* **Supplied records**:
________________
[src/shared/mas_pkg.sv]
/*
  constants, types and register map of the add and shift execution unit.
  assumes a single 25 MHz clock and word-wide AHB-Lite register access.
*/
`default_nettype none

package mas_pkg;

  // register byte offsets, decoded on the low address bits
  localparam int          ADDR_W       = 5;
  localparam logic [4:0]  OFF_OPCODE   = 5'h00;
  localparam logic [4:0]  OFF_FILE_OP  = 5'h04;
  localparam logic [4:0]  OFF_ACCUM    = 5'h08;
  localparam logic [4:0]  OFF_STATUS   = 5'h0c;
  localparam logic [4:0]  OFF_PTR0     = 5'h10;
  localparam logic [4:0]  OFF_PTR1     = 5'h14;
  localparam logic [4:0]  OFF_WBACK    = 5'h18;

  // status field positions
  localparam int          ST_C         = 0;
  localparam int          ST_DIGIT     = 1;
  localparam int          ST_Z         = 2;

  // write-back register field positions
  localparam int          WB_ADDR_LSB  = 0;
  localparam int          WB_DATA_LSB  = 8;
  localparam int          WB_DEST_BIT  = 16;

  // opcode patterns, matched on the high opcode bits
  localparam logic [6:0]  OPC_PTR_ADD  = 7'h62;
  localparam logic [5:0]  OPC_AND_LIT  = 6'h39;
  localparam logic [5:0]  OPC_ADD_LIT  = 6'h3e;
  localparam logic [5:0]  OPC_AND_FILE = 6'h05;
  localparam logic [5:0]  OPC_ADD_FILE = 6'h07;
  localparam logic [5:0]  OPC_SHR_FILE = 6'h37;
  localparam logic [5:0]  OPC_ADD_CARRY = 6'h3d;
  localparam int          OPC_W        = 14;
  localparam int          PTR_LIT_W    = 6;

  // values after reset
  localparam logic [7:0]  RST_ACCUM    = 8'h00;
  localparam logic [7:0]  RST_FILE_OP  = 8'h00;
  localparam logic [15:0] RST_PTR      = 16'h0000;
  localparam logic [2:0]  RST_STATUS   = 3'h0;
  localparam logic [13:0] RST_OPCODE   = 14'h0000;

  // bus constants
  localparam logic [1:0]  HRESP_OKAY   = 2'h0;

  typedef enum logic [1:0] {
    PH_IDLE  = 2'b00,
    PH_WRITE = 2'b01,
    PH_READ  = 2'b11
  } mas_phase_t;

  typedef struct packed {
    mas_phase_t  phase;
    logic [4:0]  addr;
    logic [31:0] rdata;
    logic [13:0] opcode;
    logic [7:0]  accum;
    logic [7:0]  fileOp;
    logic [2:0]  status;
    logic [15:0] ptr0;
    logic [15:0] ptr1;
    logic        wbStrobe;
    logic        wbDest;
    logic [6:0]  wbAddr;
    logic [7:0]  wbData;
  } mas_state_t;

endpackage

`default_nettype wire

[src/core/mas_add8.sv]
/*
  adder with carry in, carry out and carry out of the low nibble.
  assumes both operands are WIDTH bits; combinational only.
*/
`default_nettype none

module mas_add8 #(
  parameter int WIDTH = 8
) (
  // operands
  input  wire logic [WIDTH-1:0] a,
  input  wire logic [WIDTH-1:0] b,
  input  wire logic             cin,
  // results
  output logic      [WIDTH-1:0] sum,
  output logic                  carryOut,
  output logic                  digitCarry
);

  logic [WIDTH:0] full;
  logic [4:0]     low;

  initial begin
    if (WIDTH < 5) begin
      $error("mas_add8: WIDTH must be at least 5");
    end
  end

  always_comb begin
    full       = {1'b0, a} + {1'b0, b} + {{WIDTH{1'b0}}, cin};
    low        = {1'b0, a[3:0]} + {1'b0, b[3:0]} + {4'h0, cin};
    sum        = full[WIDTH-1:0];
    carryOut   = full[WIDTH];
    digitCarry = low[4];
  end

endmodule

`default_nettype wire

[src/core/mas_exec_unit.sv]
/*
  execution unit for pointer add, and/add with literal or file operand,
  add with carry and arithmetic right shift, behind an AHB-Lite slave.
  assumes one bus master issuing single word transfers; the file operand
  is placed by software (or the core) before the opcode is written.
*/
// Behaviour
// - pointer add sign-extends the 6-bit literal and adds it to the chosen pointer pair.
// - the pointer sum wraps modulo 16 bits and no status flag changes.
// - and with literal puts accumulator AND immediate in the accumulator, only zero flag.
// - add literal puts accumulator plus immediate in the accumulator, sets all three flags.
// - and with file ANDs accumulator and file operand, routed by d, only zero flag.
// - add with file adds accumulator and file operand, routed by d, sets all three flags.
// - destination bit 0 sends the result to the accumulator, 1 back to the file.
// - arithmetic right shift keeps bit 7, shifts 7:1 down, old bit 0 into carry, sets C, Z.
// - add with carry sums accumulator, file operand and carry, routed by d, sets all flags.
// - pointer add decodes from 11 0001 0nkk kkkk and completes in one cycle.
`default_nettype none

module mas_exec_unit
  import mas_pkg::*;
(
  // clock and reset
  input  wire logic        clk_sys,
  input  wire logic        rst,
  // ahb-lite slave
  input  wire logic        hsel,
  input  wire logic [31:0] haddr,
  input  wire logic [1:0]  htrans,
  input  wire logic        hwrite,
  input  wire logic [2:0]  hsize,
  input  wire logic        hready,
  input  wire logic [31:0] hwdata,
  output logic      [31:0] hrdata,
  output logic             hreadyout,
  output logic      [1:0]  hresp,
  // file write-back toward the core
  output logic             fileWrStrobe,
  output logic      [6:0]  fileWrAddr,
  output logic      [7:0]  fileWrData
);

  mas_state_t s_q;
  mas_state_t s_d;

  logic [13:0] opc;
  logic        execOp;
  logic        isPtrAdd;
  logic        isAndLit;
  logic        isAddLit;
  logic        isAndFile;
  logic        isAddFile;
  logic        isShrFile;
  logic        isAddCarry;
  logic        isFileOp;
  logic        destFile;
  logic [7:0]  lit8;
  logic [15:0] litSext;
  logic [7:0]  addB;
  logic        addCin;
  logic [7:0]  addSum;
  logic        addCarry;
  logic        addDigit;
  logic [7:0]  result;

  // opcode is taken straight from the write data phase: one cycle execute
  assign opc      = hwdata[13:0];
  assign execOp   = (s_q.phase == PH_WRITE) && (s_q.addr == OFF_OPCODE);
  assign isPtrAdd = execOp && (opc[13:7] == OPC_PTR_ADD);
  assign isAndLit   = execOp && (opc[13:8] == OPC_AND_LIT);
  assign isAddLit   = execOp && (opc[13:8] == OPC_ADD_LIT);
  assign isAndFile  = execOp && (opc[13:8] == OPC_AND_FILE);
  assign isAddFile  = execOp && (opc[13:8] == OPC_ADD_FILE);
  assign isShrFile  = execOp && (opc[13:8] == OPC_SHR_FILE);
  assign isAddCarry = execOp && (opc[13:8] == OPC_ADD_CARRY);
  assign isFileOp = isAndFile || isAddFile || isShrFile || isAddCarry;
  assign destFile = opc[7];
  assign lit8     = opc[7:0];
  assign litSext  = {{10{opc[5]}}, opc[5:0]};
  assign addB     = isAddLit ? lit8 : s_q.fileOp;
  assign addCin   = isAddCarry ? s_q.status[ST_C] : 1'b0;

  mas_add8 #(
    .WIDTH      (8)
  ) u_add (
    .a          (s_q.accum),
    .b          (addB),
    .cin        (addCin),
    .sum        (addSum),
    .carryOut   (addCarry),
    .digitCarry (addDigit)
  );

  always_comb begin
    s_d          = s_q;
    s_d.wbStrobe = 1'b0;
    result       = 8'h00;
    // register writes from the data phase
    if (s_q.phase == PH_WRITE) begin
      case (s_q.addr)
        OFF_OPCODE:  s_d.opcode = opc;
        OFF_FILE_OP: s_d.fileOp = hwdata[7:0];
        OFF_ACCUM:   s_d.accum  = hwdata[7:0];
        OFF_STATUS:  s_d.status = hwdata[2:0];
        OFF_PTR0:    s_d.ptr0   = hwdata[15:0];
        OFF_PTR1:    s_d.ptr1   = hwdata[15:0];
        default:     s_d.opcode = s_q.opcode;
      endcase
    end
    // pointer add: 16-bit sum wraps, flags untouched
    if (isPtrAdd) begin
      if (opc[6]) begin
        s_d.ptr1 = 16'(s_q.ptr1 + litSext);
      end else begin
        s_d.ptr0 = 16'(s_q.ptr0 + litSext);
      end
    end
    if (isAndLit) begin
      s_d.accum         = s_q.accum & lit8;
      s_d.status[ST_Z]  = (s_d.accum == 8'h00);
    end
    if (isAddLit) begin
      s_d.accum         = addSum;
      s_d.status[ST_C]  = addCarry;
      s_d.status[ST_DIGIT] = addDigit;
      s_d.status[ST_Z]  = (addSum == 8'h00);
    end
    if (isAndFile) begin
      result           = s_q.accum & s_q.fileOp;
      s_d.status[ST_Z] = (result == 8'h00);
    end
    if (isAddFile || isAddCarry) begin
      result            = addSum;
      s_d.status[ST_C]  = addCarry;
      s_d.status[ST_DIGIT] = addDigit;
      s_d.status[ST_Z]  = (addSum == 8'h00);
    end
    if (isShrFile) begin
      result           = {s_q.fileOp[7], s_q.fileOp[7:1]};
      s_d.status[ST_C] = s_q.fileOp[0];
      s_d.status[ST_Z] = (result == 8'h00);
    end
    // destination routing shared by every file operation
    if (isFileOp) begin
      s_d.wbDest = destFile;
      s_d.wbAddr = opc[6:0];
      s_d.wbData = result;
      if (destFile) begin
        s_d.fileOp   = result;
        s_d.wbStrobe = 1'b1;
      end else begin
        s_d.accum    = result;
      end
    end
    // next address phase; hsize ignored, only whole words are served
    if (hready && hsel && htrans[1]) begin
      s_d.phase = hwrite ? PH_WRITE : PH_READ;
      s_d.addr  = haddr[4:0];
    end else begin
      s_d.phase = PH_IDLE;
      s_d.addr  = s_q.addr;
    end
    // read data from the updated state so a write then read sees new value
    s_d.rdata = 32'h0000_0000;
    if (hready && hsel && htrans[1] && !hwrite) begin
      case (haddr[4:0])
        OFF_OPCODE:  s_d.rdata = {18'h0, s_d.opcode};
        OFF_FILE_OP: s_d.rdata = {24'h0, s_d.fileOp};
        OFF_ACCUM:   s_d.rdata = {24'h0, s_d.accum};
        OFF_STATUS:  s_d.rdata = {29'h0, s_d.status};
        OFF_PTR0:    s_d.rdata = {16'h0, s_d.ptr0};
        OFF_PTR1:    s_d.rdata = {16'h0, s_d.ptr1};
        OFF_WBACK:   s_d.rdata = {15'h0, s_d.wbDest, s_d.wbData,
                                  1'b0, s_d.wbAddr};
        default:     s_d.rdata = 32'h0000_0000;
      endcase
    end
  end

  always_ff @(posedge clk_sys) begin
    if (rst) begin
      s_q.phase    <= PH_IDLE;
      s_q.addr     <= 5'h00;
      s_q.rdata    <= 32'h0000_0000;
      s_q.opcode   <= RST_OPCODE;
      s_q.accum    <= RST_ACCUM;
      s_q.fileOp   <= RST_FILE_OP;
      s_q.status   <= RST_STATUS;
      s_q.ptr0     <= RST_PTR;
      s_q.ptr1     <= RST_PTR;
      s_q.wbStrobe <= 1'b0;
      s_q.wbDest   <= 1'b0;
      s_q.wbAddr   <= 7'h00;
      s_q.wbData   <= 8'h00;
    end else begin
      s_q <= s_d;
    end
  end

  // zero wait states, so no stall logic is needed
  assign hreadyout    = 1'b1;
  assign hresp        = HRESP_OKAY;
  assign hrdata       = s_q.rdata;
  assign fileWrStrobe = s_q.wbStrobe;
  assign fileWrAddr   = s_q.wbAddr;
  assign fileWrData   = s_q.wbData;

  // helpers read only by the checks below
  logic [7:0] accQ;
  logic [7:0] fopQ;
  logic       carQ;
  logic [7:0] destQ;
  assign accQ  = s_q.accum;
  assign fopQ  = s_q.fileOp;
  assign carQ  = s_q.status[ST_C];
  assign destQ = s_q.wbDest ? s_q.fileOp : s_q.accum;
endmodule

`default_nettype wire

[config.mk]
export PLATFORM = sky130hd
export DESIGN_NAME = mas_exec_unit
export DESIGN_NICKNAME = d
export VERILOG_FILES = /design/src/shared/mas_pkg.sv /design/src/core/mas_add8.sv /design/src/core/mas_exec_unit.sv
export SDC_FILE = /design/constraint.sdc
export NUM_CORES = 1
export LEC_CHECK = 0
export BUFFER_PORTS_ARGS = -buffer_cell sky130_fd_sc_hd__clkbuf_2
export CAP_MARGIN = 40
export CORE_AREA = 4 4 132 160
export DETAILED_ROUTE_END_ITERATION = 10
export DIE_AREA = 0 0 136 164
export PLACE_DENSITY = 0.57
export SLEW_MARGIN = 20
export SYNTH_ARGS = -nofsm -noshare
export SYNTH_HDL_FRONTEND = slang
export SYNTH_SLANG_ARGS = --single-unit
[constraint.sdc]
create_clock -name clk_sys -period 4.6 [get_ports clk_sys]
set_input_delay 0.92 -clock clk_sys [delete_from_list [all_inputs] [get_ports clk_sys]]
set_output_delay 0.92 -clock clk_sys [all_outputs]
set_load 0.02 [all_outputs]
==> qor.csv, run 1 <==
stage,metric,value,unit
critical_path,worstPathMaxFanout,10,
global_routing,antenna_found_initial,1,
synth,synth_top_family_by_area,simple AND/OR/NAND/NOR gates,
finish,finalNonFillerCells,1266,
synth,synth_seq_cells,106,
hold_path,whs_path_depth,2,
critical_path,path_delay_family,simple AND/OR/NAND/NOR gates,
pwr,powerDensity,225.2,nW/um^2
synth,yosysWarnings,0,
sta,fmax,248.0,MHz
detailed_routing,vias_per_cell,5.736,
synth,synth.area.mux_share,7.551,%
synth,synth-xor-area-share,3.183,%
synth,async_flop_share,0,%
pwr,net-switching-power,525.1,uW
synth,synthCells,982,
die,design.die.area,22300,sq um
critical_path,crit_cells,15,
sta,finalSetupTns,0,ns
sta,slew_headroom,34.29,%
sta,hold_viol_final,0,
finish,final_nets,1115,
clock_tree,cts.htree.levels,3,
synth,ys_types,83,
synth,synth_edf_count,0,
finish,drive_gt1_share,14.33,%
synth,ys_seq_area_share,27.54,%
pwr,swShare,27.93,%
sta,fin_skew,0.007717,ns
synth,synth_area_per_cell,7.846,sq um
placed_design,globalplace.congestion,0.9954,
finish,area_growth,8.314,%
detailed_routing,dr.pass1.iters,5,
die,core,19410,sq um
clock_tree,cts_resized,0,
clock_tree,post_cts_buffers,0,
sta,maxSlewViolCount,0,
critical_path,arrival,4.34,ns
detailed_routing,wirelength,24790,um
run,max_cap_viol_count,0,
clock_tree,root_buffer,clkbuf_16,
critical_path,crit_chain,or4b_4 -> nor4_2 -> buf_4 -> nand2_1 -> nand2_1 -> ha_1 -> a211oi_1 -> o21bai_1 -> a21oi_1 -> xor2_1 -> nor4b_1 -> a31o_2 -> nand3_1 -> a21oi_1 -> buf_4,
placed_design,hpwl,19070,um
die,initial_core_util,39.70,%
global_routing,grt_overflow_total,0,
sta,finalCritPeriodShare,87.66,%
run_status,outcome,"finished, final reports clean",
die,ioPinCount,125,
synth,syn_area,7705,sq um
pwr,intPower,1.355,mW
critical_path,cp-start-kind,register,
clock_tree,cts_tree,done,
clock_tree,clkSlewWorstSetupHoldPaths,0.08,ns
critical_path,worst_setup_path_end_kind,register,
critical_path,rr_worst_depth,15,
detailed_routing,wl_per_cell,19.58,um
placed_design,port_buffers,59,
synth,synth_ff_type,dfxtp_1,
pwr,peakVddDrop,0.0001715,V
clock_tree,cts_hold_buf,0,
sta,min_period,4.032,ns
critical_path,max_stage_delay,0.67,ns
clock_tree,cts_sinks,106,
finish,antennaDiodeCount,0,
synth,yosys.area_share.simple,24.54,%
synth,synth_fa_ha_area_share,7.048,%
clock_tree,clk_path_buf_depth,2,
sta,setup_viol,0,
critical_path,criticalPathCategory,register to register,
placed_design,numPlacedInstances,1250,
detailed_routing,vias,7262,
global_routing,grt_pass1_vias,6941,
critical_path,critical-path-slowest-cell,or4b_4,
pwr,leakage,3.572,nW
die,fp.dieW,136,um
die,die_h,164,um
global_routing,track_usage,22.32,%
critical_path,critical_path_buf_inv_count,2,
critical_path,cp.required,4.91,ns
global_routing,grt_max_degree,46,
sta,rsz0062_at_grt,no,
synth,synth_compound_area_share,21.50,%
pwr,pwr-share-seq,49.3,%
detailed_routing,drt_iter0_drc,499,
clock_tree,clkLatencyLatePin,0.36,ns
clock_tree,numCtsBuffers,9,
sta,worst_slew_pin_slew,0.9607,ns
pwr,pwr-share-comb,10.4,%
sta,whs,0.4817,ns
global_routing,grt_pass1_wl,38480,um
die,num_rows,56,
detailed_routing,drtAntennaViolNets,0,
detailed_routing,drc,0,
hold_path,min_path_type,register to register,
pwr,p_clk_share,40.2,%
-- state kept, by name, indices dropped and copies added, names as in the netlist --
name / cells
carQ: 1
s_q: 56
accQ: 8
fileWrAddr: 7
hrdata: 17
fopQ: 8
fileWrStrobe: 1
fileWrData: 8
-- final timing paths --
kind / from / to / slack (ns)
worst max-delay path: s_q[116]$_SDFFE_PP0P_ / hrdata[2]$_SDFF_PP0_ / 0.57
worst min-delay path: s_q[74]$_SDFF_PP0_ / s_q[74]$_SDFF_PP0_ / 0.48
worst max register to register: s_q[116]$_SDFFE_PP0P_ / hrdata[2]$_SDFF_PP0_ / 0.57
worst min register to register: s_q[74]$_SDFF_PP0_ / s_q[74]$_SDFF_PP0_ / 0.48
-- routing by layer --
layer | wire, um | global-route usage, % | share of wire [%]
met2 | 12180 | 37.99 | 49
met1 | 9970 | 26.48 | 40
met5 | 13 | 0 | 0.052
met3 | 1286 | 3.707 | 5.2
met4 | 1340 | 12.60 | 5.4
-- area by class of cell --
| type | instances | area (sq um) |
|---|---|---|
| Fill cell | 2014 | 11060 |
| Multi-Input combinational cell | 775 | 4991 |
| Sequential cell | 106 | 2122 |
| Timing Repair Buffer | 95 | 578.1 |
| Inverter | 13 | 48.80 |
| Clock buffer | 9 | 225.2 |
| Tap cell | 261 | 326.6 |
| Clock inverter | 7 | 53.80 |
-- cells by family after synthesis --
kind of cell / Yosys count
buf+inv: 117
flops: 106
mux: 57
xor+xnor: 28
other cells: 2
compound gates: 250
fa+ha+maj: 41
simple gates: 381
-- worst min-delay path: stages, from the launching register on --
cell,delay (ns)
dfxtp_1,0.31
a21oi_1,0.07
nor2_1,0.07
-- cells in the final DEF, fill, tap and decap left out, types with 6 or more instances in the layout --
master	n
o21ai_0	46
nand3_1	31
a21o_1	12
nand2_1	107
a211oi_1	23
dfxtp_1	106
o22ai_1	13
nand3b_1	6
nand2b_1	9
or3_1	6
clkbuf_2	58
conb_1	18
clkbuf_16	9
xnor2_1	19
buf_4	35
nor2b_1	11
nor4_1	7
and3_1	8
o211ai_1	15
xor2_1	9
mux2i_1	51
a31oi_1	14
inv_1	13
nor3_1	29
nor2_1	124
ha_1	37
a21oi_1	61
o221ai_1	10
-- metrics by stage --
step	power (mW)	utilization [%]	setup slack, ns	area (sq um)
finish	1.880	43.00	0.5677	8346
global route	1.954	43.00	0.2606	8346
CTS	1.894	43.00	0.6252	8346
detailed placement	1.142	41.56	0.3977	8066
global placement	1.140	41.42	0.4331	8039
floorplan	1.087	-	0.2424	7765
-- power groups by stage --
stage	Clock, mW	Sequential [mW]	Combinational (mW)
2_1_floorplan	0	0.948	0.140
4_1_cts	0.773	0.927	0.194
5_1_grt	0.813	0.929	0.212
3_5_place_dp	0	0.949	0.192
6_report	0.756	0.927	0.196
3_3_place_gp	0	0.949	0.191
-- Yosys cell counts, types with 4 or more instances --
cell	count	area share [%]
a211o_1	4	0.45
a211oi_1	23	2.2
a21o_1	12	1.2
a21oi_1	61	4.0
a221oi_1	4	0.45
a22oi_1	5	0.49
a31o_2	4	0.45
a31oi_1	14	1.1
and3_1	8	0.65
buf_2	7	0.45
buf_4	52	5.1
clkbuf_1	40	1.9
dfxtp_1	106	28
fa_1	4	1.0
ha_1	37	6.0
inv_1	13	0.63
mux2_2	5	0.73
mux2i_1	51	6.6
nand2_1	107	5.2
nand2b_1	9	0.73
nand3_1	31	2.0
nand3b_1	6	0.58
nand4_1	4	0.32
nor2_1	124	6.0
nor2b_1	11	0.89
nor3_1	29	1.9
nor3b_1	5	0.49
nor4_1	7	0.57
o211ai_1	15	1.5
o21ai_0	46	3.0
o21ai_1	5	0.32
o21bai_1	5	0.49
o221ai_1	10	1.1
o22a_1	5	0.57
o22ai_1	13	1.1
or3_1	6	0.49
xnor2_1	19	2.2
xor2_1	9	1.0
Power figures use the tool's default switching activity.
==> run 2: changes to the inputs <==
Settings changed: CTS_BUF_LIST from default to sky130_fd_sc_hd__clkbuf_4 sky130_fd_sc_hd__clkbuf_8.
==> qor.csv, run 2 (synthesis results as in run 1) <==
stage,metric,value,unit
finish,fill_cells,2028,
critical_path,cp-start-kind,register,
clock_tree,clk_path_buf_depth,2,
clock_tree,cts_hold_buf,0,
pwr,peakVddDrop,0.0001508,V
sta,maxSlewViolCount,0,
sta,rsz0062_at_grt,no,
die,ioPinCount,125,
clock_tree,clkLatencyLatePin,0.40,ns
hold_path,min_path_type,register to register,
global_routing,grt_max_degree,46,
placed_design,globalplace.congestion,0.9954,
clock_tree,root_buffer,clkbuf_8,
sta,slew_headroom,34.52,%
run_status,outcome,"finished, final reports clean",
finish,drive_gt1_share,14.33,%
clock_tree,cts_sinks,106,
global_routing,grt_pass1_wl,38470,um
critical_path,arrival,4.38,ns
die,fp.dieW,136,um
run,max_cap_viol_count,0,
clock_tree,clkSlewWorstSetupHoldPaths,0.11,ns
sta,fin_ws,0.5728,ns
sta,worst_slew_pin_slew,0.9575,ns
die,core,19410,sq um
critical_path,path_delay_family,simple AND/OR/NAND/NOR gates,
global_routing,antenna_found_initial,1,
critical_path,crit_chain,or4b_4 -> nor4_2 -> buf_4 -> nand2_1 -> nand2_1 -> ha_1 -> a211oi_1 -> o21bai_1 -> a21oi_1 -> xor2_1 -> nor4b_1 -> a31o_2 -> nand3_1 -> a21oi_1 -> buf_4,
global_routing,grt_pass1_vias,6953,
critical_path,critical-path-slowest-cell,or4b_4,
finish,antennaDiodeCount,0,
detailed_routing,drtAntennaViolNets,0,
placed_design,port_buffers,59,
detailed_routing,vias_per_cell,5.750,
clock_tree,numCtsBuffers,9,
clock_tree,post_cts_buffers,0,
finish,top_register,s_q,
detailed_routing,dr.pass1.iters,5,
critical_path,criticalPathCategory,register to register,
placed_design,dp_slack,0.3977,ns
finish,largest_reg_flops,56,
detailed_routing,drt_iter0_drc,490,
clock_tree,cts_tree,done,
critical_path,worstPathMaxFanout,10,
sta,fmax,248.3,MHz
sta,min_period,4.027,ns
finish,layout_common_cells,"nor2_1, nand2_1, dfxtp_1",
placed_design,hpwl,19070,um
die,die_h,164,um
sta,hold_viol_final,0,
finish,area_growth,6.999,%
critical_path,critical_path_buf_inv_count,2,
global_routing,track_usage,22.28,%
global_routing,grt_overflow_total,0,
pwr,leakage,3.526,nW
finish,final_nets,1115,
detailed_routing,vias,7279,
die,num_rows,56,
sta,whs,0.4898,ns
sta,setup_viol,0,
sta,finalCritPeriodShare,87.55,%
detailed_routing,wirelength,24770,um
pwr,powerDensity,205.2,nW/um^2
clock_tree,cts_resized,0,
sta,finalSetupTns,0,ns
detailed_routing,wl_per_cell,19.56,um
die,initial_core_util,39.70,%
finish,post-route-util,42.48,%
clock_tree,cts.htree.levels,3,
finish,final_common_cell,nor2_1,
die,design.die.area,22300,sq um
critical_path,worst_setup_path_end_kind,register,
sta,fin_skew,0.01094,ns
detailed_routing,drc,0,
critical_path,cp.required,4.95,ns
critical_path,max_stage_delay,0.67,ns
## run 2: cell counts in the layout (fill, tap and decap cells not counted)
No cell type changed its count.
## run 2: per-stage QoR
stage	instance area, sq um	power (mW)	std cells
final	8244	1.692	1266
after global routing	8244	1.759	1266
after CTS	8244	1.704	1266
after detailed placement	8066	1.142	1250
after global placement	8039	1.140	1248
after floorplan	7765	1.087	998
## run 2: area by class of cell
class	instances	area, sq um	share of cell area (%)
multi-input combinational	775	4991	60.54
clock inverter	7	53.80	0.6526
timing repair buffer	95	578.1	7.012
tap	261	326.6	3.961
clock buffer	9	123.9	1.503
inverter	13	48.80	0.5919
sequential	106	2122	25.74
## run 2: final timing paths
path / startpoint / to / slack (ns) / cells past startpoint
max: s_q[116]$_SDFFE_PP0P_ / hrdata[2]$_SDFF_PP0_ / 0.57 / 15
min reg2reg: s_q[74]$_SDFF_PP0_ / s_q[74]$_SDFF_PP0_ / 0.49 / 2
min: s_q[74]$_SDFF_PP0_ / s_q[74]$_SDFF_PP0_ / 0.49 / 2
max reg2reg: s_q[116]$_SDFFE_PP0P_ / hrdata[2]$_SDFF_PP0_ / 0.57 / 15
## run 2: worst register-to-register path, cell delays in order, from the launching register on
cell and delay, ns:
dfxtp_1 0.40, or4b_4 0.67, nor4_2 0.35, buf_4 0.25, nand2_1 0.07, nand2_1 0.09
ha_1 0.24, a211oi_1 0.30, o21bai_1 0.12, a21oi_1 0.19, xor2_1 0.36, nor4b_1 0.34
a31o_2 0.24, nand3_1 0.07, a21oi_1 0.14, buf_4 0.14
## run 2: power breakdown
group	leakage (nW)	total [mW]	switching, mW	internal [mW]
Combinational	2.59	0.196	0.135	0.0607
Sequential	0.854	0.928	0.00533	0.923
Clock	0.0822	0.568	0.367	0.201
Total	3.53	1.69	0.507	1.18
________________
Copy the stretch of the records above that runs from the line with "simple gates: 381" through the line with "Settings changed: CTS_BUF_LIST". Both end lines belong in the copy, and nothing else does.

simple gates: 381
-- worst min-delay path: stages, from the launching register on --
cell,delay (ns)
dfxtp_1,0.31
a21oi_1,0.07
nor2_1,0.07
-- cells in the final DEF, fill, tap and decap left out, types with 6 or more instances in the layout --
master	n
o21ai_0	46
nand3_1	31
a21o_1	12
nand2_1	107
a211oi_1	23
dfxtp_1	106
o22ai_1	13
nand3b_1	6
nand2b_1	9
or3_1	6
clkbuf_2	58
conb_1	18
clkbuf_16	9
xnor2_1	19
buf_4	35
nor2b_1	11
nor4_1	7
and3_1	8
o211ai_1	15
xor2_1	9
mux2i_1	51
a31oi_1	14
inv_1	13
nor3_1	29
nor2_1	124
ha_1	37
a21oi_1	61
o221ai_1	10
-- metrics by stage --
step	power (mW)	utilization [%]	setup slack, ns	area (sq um)
finish	1.880	43.00	0.5677	8346
global route	1.954	43.00	0.2606	8346
CTS	1.894	43.00	0.6252	8346
detailed placement	1.142	41.56	0.3977	8066
global placement	1.140	41.42	0.4331	8039
floorplan	1.087	-	0.2424	7765
-- power groups by stage --
stage	Clock, mW	Sequential [mW]	Combinational (mW)
2_1_floorplan	0	0.948	0.140
4_1_cts	0.773	0.927	0.194
5_1_grt	0.813	0.929	0.212
3_5_place_dp	0	0.949	0.192
6_report	0.756	0.927	0.196
3_3_place_gp	0	0.949	0.191
-- Yosys cell counts, types with 4 or more instances --
cell	count	area share [%]
a211o_1	4	0.45
a211oi_1	23	2.2
a21o_1	12	1.2
a21oi_1	61	4.0
a221oi_1	4	0.45
a22oi_1	5	0.49
a31o_2	4	0.45
a31oi_1	14	1.1
and3_1	8	0.65
buf_2	7	0.45
buf_4	52	5.1
clkbuf_1	40	1.9
dfxtp_1	106	28
fa_1	4	1.0
ha_1	37	6.0
inv_1	13	0.63
mux2_2	5	0.73
mux2i_1	51	6.6
nand2_1	107	5.2
nand2b_1	9	0.73
nand3_1	31	2.0
nand3b_1	6	0.58
nand4_1	4	0.32
nor2_1	124	6.0
nor2b_1	11	0.89
nor3_1	29	1.9
nor3b_1	5	0.49
nor4_1	7	0.57
o211ai_1	15	1.5
o21ai_0	46	3.0
o21ai_1	5	0.32
o21bai_1	5	0.49
o221ai_1	10	1.1
o22a_1	5	0.57
o22ai_1	13	1.1
or3_1	6	0.49
xnor2_1	19	2.2
xor2_1	9	1.0
Power figures use the tool's default switching activity.
==> run 2: changes to the inputs <==
Settings changed: CTS_BUF_LIST from default to sky130_fd_sc_hd__clkbuf_4 sky130_fd_sc_hd__clkbuf_8.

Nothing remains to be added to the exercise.